§ **TASK DESCRIPTION**: Each line below that includes the word "timing" is to be reported.

§ **DATASET EXTRACT**:
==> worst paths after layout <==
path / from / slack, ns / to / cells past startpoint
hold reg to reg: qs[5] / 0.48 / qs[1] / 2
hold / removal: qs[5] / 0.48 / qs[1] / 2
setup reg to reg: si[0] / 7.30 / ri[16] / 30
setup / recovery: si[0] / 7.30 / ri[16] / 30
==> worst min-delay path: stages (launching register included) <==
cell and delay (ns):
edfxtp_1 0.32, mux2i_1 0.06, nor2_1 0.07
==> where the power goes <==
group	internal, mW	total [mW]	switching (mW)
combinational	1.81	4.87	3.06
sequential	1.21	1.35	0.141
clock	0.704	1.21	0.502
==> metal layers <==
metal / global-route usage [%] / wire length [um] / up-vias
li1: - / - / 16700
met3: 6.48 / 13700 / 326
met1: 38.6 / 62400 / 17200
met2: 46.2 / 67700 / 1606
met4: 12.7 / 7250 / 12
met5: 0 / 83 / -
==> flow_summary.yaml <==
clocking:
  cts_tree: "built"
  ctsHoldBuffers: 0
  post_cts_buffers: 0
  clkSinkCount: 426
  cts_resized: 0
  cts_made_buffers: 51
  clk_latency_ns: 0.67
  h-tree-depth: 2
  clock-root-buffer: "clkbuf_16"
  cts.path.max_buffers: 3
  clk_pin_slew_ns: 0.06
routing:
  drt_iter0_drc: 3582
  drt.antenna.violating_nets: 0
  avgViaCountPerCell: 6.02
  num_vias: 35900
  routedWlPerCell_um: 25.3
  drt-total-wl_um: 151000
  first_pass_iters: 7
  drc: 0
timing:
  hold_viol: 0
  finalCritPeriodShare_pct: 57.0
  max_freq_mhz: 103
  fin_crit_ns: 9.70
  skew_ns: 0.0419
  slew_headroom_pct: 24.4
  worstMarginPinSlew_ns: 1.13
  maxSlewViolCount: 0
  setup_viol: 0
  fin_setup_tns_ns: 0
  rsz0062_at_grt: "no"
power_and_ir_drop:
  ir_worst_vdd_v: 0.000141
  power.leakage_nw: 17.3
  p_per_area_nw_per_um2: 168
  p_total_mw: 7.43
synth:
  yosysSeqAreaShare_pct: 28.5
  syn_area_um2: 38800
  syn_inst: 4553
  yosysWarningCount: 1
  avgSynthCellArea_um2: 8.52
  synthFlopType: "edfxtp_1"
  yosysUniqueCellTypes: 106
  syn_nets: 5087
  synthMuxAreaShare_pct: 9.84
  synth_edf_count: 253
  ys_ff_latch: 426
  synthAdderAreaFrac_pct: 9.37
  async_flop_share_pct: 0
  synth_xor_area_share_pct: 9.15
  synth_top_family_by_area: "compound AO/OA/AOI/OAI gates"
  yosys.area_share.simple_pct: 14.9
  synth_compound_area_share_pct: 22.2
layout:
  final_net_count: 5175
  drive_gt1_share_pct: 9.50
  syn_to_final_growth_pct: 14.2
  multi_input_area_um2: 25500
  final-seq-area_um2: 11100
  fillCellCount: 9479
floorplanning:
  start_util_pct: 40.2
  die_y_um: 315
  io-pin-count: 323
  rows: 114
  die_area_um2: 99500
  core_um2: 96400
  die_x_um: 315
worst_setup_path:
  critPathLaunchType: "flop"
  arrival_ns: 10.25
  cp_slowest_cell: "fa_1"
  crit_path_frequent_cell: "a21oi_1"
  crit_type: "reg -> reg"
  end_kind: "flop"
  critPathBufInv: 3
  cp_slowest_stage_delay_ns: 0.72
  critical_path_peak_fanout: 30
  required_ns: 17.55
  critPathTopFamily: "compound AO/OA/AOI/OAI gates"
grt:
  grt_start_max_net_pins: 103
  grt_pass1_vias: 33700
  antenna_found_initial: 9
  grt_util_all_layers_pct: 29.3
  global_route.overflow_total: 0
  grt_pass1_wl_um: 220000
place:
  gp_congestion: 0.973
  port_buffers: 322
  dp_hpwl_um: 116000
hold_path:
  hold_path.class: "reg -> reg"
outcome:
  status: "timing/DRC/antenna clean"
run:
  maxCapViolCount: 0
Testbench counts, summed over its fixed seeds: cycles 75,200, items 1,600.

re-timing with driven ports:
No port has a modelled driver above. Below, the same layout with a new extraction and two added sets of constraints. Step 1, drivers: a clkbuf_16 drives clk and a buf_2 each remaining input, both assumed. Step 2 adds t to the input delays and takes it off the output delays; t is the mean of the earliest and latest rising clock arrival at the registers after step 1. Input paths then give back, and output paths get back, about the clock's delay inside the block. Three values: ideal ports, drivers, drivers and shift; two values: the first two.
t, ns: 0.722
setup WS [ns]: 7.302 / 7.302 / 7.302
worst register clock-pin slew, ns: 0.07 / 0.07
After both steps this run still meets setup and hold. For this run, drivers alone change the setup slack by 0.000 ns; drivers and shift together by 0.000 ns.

§ **WRITTEN RESPONSE**:
timing:
  status: "timing/DRC/antenna clean"
re-timing with driven ports:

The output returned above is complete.